Diferente de muitas mães que superprotegem os filhos portadores da síndrome, Odete sempre incentivou Ana Paula a criar uma vida independente. E o resultado veio agora. ''Depois que a Ana começou a trabalhar ela evoluiu muito e se sente importante por ter seu próprio dinheiro. Ela criou autonomia como qualquer outra pessoa da idade dela'', orgulha-se Odete.
Segundo a mãe, o vocabulário e a auto-estima da filha também melhoraram, pois ela ampliou seu convívio social. ''Trabalhando em uma empresa grande, com várias pessoas, ela se preocupa em estar sempre bem arrumada, cuidando dela mesma.''
Ana Paula trabalha de segunda a sexta-feira no período da manhã e recebe o equivalente a meio salário mínimo, mas o crescimento pessoal dela vale muito mais para a família. ''Eu não vejo pelo lado financeiro. A gente nunca sabe o que vai acontecer e hoje, se acontecer alguma coisa, eu sei que a Ana vai saber se virar sozinha'', completa Odete.

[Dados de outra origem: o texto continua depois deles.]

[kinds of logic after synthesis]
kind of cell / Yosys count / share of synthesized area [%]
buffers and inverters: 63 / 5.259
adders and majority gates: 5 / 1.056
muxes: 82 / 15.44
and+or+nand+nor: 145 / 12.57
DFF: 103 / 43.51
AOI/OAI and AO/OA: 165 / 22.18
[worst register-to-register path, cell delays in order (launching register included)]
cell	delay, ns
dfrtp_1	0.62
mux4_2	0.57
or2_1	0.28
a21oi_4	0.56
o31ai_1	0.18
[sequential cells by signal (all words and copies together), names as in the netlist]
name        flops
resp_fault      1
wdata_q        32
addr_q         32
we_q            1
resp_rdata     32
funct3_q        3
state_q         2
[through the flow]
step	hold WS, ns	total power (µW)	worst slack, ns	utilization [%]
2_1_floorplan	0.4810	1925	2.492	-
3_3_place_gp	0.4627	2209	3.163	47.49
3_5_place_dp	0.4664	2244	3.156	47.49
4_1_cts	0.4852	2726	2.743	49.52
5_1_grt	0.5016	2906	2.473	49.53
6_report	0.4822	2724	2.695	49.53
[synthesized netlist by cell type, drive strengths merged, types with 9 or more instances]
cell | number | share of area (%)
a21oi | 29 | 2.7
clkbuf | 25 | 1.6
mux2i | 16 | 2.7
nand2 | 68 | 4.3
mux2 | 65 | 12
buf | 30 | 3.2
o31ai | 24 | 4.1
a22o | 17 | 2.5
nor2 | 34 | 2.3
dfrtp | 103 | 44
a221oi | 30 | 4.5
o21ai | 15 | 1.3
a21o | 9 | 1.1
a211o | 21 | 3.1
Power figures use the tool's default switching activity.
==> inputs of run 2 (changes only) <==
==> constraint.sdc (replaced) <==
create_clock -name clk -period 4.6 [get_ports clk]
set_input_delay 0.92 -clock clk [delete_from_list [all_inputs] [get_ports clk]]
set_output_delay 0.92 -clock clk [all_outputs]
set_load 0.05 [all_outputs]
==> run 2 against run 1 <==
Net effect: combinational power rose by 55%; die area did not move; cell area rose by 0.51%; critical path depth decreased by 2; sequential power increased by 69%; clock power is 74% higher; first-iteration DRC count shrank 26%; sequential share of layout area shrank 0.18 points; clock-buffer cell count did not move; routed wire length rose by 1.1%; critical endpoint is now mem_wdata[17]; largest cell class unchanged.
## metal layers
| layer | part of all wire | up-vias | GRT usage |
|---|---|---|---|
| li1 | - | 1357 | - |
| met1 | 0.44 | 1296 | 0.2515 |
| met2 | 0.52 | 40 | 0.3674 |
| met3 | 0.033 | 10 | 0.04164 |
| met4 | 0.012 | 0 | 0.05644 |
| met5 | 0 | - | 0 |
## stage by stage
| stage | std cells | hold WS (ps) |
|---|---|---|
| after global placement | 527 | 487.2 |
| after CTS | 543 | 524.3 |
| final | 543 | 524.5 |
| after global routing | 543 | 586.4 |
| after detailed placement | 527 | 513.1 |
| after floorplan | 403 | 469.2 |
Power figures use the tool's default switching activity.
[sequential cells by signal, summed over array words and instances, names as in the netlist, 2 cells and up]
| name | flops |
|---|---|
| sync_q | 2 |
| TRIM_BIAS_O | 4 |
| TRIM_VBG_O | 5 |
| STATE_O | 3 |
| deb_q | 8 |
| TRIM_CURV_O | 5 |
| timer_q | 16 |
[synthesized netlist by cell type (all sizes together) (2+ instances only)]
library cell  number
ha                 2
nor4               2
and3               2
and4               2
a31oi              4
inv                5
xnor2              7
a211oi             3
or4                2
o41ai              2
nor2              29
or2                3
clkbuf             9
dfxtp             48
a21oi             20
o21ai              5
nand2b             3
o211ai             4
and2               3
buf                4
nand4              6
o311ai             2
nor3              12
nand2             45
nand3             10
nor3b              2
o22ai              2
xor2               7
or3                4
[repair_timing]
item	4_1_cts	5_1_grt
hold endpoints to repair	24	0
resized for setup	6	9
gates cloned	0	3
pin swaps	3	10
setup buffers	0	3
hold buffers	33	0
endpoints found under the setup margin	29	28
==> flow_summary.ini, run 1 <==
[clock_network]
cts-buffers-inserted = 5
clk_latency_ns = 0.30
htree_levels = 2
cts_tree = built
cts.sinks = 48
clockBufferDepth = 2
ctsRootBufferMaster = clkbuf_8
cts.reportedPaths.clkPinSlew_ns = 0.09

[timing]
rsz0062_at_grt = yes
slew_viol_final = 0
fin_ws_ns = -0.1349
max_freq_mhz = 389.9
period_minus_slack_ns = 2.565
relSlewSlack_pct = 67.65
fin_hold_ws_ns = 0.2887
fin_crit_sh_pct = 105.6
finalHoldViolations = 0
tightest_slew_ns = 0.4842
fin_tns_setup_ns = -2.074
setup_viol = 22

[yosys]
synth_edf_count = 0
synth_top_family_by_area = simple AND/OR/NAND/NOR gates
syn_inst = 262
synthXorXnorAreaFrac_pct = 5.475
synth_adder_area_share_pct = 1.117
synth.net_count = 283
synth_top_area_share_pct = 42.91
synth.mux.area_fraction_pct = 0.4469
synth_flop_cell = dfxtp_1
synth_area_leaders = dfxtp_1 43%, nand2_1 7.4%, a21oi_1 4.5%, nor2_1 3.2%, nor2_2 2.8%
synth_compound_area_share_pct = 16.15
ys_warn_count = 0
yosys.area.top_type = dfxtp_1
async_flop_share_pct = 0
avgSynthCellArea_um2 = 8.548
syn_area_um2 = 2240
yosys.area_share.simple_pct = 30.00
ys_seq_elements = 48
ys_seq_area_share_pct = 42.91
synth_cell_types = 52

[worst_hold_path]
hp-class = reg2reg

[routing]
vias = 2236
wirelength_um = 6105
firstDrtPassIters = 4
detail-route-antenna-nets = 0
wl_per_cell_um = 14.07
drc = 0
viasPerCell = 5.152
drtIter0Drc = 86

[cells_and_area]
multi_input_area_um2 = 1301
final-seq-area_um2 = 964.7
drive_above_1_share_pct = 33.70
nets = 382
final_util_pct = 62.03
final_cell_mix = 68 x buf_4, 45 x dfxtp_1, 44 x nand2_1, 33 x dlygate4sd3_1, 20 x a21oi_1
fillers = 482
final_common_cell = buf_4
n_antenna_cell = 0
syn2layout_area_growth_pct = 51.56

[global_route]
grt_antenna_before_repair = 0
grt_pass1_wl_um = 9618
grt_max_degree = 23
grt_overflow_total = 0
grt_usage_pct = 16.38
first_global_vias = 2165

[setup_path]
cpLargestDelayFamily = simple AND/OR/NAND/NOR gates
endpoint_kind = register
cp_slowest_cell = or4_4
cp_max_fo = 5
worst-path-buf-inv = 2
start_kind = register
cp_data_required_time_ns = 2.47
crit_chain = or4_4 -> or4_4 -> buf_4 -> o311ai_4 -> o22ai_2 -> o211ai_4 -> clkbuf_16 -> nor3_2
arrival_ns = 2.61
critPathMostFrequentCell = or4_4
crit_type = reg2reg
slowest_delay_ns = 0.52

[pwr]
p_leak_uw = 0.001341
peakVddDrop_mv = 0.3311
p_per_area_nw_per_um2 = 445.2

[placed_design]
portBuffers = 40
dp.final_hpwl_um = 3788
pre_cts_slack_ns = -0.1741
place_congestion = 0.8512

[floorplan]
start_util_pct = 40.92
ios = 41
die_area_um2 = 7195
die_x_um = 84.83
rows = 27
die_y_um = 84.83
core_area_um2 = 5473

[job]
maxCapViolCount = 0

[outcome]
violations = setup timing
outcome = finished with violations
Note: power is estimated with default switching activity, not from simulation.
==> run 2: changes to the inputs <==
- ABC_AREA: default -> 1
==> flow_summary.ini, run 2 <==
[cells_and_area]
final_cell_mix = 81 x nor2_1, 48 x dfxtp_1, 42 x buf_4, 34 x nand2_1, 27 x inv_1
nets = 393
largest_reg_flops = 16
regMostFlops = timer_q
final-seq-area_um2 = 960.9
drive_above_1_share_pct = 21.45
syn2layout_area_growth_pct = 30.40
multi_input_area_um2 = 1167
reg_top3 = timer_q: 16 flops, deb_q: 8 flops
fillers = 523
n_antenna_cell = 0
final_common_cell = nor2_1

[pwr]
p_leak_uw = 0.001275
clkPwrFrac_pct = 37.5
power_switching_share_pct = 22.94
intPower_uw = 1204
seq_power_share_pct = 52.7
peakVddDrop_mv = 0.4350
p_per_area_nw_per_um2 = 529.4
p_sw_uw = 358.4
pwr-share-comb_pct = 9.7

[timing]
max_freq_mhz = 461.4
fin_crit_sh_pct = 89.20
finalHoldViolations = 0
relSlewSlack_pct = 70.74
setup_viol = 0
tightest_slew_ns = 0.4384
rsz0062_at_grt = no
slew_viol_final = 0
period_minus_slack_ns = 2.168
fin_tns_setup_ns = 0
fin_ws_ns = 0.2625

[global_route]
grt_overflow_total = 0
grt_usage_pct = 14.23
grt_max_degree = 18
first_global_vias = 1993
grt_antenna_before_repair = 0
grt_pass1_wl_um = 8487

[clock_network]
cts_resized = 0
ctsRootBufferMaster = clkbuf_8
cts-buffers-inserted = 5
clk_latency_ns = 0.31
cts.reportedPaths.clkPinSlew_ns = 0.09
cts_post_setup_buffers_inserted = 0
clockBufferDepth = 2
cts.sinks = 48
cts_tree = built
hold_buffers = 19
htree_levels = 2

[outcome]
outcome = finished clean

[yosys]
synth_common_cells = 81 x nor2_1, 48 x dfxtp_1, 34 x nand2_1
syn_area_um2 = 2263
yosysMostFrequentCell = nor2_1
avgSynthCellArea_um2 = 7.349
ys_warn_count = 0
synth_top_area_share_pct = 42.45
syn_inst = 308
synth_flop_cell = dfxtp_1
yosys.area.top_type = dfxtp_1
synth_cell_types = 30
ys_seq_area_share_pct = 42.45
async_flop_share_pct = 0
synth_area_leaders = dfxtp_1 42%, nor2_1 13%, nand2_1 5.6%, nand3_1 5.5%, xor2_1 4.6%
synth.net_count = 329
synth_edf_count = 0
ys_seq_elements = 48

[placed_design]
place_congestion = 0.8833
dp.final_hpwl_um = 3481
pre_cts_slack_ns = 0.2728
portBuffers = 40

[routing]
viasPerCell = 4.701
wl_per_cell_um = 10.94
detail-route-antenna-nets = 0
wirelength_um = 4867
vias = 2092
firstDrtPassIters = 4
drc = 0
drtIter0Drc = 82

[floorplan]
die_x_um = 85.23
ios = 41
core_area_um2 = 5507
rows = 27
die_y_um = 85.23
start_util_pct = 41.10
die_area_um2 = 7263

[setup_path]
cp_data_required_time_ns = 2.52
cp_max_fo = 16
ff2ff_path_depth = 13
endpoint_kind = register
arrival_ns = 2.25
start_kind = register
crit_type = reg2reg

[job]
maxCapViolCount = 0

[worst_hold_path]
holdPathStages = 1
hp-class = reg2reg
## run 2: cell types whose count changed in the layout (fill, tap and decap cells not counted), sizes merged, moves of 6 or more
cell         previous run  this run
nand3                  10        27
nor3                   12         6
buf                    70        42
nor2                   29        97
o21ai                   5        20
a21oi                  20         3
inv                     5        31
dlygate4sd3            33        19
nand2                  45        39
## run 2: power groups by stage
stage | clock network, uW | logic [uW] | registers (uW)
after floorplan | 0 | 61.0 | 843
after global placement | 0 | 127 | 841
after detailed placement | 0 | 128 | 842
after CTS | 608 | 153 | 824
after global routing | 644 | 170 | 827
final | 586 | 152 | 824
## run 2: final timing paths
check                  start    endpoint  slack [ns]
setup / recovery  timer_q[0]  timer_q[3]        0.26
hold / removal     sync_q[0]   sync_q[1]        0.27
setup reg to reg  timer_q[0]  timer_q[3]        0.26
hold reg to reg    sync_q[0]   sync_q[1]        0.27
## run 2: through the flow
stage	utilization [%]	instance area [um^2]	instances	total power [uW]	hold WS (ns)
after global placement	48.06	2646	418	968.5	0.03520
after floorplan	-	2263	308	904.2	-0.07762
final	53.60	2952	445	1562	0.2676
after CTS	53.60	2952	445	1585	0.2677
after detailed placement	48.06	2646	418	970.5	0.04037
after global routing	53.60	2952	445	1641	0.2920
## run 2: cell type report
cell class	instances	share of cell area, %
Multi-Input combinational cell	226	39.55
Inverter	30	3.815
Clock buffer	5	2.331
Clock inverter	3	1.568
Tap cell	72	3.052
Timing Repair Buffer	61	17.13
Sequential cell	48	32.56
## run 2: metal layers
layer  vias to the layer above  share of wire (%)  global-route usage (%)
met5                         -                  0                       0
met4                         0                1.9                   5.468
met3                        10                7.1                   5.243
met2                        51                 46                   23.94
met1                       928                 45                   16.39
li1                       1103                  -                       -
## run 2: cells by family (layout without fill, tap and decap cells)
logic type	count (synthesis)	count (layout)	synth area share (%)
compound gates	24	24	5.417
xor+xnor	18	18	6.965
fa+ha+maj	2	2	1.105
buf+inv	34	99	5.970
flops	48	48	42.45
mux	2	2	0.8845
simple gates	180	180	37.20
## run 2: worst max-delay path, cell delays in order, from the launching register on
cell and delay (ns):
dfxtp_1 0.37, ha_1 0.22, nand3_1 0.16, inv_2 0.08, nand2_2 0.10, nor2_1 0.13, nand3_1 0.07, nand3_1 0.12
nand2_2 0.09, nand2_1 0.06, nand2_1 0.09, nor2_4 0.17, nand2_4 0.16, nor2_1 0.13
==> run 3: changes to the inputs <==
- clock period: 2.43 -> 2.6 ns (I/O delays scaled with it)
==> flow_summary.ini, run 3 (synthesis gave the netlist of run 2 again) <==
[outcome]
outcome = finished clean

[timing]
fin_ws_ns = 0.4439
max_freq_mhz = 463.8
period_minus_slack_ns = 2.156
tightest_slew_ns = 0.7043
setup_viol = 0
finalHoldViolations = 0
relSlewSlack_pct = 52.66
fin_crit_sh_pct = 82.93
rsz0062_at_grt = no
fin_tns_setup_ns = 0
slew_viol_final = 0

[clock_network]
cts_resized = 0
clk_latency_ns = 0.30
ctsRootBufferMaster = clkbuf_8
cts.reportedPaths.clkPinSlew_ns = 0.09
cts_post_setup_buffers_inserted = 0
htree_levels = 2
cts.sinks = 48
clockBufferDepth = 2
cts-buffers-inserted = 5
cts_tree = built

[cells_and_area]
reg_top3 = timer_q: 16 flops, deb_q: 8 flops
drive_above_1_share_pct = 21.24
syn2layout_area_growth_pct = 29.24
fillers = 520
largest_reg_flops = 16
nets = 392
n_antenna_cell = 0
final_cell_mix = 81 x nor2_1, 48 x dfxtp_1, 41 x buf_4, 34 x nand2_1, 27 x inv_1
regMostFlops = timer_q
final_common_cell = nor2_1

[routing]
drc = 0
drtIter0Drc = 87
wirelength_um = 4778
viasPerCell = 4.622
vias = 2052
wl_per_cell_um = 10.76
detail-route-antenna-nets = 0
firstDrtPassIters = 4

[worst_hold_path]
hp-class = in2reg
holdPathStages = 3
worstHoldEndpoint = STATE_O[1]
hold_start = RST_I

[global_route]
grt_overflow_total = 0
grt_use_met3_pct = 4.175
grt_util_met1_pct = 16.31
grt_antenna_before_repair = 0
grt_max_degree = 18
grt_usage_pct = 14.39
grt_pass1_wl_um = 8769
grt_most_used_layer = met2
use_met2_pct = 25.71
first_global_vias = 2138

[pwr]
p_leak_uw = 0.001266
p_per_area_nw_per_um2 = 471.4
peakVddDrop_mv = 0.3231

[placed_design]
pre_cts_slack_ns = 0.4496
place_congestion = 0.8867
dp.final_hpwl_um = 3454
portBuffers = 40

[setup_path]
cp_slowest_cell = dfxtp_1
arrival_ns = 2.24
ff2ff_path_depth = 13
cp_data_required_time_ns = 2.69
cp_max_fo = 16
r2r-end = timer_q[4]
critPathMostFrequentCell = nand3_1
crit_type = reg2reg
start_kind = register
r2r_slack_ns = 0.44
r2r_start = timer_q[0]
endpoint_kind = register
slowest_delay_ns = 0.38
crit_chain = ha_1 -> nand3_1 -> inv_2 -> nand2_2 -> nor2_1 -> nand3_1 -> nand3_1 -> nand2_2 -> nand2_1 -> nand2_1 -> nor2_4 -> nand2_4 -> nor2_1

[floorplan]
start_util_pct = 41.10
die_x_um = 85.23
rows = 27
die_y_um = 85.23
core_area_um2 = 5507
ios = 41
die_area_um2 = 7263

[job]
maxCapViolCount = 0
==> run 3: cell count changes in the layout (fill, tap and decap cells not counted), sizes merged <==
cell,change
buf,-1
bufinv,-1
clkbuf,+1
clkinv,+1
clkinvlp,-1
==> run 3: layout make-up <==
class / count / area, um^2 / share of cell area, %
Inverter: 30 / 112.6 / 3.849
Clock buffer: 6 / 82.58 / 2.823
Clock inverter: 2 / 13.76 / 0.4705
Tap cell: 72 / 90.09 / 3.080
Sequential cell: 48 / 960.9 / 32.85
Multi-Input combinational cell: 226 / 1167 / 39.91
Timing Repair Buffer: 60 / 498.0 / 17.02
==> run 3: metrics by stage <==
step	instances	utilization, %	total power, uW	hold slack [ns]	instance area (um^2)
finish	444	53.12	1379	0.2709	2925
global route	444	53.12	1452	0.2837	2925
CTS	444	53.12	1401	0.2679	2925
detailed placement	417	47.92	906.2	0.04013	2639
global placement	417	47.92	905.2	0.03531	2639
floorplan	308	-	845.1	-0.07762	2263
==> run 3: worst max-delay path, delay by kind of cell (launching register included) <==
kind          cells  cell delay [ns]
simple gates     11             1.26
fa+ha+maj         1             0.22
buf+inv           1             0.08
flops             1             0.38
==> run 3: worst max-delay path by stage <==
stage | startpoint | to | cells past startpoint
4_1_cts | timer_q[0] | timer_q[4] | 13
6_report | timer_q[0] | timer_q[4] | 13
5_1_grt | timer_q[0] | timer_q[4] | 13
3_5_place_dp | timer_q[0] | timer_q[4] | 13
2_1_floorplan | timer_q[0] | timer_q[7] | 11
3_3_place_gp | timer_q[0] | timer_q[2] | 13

Ana Paula não esconde a alegria de ter comprado um relógio e um tênis com seu primeiro salário. Ela conta que ter ingressado no mercado de trabalho trouxe muitos benefícios e melhorias para sua vida. ''Foi muito bom ter começado a trabalhar. As pessoas com que trabalho são muito legais e trabalham bem. É muito bom ser independente''. Na empresa, ela é responsável pela separação e entrega de malotes de um setor para outro, além de organizar cerca de oito mil holerites de todos os funcionários. (T.F.P.)